As World War II drew to an end, Broad, Ben-Gurion and their colleagues created an underground infrastructure to raise funds for Israel, provide weapons for its eventual 1947–1949 Palestine war and help Holocaust survivors and others reach what was then called Palestine. One of the donors was the Jewish mobster Meyer Lansky, "You did not have to ask Meyer Lansky twice" for money Broad remembered, and Lansky "was always waiting for me in the lobby, ready with a check".

===Bay Harbor Islands, Florida===
In 1945, he Broad two undeveloped mangrove swamp islands off 96th Street on Miami Beach. With his own funds and with down payments on the sale of lots, Broad filled in the islands and was joined in the venture by Benjamin N. Kane. He sketched the plans for what he called Bay Harbor Islands, designing it in two pieces. One piece for single family and one for multiple family.

The town was incorporated in 1947, and Broad was elected as mayor, serving 26 consecutive years until his retirement in 1973.

When he finally relinquished the job, he reminisced about the first election, one that was uninhibited by complications like voters. Broad joked:

It was the easiest election I ever experienced - Seven hundred and fifty lots elected me unanimously.

===="Shepard's Folly"====
Also in 1947, the Legislature authorized him to build a causeway at 125th Street and Biscayne Boulevard. The $2.5 million road was to be financed by self-liquidating bonds without expense to taxpayers. His detractors dubbed the causeway "Shepard's Folly," but he persevered and it was completed in 1951. The bridge now carries the name of the Broad Causeway.
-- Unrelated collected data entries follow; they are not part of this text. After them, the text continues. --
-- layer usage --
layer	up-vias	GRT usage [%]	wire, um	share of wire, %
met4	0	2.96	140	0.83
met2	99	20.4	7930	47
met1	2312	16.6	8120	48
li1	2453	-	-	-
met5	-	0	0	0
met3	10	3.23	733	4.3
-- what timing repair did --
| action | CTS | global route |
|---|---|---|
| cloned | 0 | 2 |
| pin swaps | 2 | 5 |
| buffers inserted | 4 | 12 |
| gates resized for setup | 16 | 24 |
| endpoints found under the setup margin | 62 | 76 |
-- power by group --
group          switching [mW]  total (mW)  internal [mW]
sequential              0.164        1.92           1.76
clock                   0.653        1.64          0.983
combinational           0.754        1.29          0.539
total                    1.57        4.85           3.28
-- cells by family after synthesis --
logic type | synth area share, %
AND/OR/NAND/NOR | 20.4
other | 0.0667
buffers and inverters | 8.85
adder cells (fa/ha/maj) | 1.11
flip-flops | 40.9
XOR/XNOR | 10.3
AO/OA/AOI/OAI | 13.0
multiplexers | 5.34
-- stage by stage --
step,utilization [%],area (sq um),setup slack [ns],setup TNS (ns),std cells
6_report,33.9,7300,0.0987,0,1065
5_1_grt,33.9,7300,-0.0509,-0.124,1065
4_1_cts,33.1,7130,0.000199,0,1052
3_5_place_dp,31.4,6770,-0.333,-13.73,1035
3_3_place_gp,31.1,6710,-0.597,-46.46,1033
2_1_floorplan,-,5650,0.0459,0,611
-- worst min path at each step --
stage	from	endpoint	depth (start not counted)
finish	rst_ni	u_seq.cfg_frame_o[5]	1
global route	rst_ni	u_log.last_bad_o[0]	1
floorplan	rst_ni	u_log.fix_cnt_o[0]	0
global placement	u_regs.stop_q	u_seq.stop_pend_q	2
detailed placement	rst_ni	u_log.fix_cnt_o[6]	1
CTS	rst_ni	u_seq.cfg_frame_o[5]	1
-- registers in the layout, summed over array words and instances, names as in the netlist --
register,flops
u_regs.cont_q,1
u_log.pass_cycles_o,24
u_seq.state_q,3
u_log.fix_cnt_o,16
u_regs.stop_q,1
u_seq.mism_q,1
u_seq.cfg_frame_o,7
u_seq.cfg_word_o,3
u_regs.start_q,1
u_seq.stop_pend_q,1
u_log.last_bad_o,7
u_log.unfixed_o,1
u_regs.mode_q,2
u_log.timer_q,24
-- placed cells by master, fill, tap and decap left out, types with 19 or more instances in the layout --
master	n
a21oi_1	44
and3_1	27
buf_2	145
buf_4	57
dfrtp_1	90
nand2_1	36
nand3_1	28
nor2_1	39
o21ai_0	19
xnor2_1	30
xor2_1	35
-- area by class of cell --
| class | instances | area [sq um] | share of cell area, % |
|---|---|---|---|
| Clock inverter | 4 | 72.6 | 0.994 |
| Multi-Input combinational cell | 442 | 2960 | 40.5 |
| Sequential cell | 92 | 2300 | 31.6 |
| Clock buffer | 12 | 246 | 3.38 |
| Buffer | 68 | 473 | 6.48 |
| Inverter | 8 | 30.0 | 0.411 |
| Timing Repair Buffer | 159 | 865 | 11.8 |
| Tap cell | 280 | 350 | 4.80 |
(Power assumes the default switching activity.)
===== config.mk =====
export PLATFORM = sky130hd
export DESIGN_NAME = sharp_fade_top
export DESIGN_NICKNAME = d
export VERILOG_FILES = /design/src/rtl/sharp_pkg.sv /design/src/rtl/sharp_noise_ctl.sv /design/src/rtl/sharp_corer.sv /design/src/rtl/sharp_peak.sv /design/src/rtl/sharp_fader.sv /design/src/rtl/sharp_fade_top.sv
export SDC_FILE = /design/constraint.sdc
export NUM_CORES = 1
export LEC_CHECK = 0
export BUFFER_PORTS_ARGS = -buffer_cell sky130_fd_sc_hd__buf_2
export CAP_MARGIN = 10
export CORE_UTILIZATION = 48
export CTS_CLUSTER_DIAMETER = 50
export CTS_CLUSTER_SIZE = 20
export DETAILED_ROUTE_END_ITERATION = 6
export PLACE_DENSITY_LB_ADDON = 0.1
export SLEW_MARGIN = 0
export SYNTH_ARGS = -nofsm -noshare
export SYNTH_HDL_FRONTEND = slang
export SYNTH_SLANG_ARGS = --single-unit
export TNS_END_PERCENT = 30

===== constraint.sdc =====
create_clock -name clk -period 0.8 [get_ports clk]
set_input_delay 0.04 -clock clk [delete_from_list [all_inputs] [get_ports clk]]
set_output_delay 0.04 -clock clk [all_outputs]
set_load 0.03 [all_outputs]

===== src/rtl/sharp_pkg.sv =====
package sharp_pkg;
   // contour selection code carried on wide_sel
   typedef enum logic {
      CONT_NARROW = 1'b0,
      CONT_WIDE   = 1'b1
   } cont_sel_e;

   // largest coring threshold, percent of contour full scale
   localparam int CORE_MAX_PCT = 22;
endpackage


===== src/rtl/sharp_noise_ctl.sv =====
module sharp_noise_ctl #(
   parameter int SW       = 6,
   parameter bit NOISE_EN = 1'b1
) (
   input  logic [SW-1:0] steep_set,
   input  logic [SW-1:0] core_set,
   input  logic [SW-1:0] noise_lvl,
   output logic [SW-1:0] steep_eff,
   output logic [SW-1:0] core_eff
);
   localparam int FULL = 1 << SW;
   localparam int MAXS = FULL - 1;
   localparam int PWD  = 2 * SW + 2;

   generate
      if (NOISE_EN) begin : g_noise
         logic [SW:0] nw;
         // top code maps to full scale so that full reduction is exact
         assign nw = (noise_lvl == SW'(MAXS)) ? (SW+1)'(FULL) : {1'b0, noise_lvl};
         assign steep_eff = SW'((PWD'(steep_set) * PWD'((SW+1)'(FULL) - nw)) >> SW);
         assign core_eff  = core_set +
                            SW'((PWD'(SW'(MAXS) - core_set) * PWD'(nw)) >> SW);
      end else begin : g_plain
         logic unused_noise;
         assign unused_noise = ^noise_lvl;
         assign steep_eff = steep_set;
         assign core_eff  = core_set;
      end
   endgenerate
endmodule


===== src/rtl/sharp_corer.sv =====
module sharp_corer #(
   parameter int CW = 9,
   parameter int SW = 6
) (
   input  logic signed [CW-1:0] cont_narrow,
   input  logic signed [CW-1:0] cont_wide,
   input  logic                 wide_sel,
   input  logic [SW-1:0]        core_eff,
   output logic [CW-1:0]        thr,
   output logic signed [CW:0]   cored
);
   import sharp_pkg::*;

   localparam int THR_MAX = ((1 << (CW - 1)) * CORE_MAX_PCT) / 100;
   localparam int TW      = CW + SW + 2;

   logic [CW-1:0] c_u;
   logic          neg;
   logic [CW-1:0] mag;
   logic [CW-1:0] cm;

   assign c_u = (cont_sel_e'(wide_sel) == CONT_WIDE) ? cont_wide : cont_narrow;
   assign neg = c_u[CW-1];
   assign mag = neg ? (~c_u + CW'(1)) : c_u;

   assign thr = CW'((TW'(core_eff) * TW'(THR_MAX)) >> SW);
   assign cm  = (mag > thr) ? (mag - thr) : '0;

   assign cored = neg ? -$signed({1'b0, cm}) : $signed({1'b0, cm});
endmodule


===== src/rtl/sharp_peak.sv =====
module sharp_peak #(
   parameter int DW = 8,
   parameter int CW = 9,
   parameter int SW = 6,
   parameter int EW = 8,
   parameter int IW = 35
) (
   input  logic signed [CW:0]   cored,
   input  logic [SW-1:0]        peak_set,
   input  logic [EW-1:0]        envelope,
   input  logic [DW-1:0]        luma_dly,
   output logic signed [IW-1:0] peaked
);
   logic [SW-1:0]        pk_eff;
   logic signed [IW-1:0] corr;

   // gain falls linearly with the envelope
   assign pk_eff = SW'((IW'(peak_set) *
                        IW'((EW+1)'(1 << EW) - {1'b0, envelope})) >> EW);

   assign corr   = (IW'(cored) * $signed(IW'({1'b0, pk_eff}))) >>> SW;
   assign peaked = corr + $signed(IW'({1'b0, luma_dly}));
endmodule


===== src/rtl/sharp_fader.sv =====
module sharp_fader #(
   parameter int DW     = 8,
   parameter int CW     = 9,
   parameter int SW     = 6,
   parameter int IW     = 35,
   parameter int DET_SH = 5
) (
   input  logic                 clk,
   input  logic                 rst_n,
   input  logic signed [CW-1:0] step_det,
   input  logic [SW-1:0]        steep_eff,
   input  logic signed [IW-1:0] peaked,
   input  logic [DW-1:0]        luma_step,
   output logic [SW:0]          weight,
   output logic [DW-1:0]        luma_out
);
   localparam int FULL = 1 << SW;
   localparam int MAXV = (1 << DW) - 1;

   logic [CW-1:0]        d_u;
   logic [CW-1:0]        dmag;
   logic [IW-1:0]        prod;
   logic signed [IW-1:0] diff;
   logic signed [IW-1:0] blend;
   logic [DW-1:0]        luma_d;

   assign d_u  = step_det;
   assign dmag = d_u[CW-1] ? (~d_u + CW'(1)) : d_u;
   assign prod = (IW'(dmag) * IW'(steep_eff)) >> DET_SH;
   assign weight = (prod > IW'(FULL)) ? (SW+1)'(FULL) : (SW+1)'(prod);

   assign diff  = $signed(IW'({1'b0, luma_step})) - peaked;
   assign blend = peaked + ((diff * $signed(IW'({1'b0, weight}))) >>> SW);

   assign luma_d = (blend < 0) ? '0 :
                   (blend > $signed(IW'(MAXV))) ? DW'(MAXV) : DW'(blend);

   always_ff @(posedge clk or negedge rst_n) begin
      if (!rst_n) luma_out <= '0;
      else        luma_out <= luma_d;
   end

   // blend weight never exceeds unity
   a_r6_weight_cap: assert property (@(posedge clk) disable iff (!rst_n)
      weight <= (SW+1)'(FULL));

   // zero weight passes an in-range peaked sample one cycle later
   a_r7_zero_weight: assert property (@(posedge clk) disable iff (!rst_n)
      (weight == '0 && peaked >= 0 && peaked <= $signed(IW'(MAXV)))
      |=> luma_out == $past(peaked[DW-1:0]));

   // unity weight passes the step-improved sample
   a_r7_full_weight: assert property (@(posedge clk) disable iff (!rst_n)
      (weight == (SW+1)'(FULL)) |=> luma_out == $past(luma_step));

   // a negative peaked sample with no fade clips to zero
   a_r8_clip_low: assert property (@(posedge clk) disable iff (!rst_n)
      (weight == '0 && peaked < 0) |=> luma_out == '0);
endmodule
===Educational institutions===
Shepard Broad's other community activities include serving as a member of the Board of Governors at the Shepard Broad College of Law of Nova Southeastern University, earning honorary degrees from Nova University and Barry University, participating in the leadership of several hospitals, and endowing the Shepard and Ruth Broad Center for the Performing Arts of Barry University.

Shepard Broad and his wife Ruth, through the legacy of The Shepard Broad Foundation,
Inc., have given generous support to major universities and hospitals throughout the world including: Florida International University,
Barry University, University of Florida,
Florida State University and the Shepard Broad College of Law
at Nova Southeastern University.

In 1995, he donated $174,350 for computer equipment at the new Ruth K. Broad Bay Harbor Elementary School, which was named for his late wife.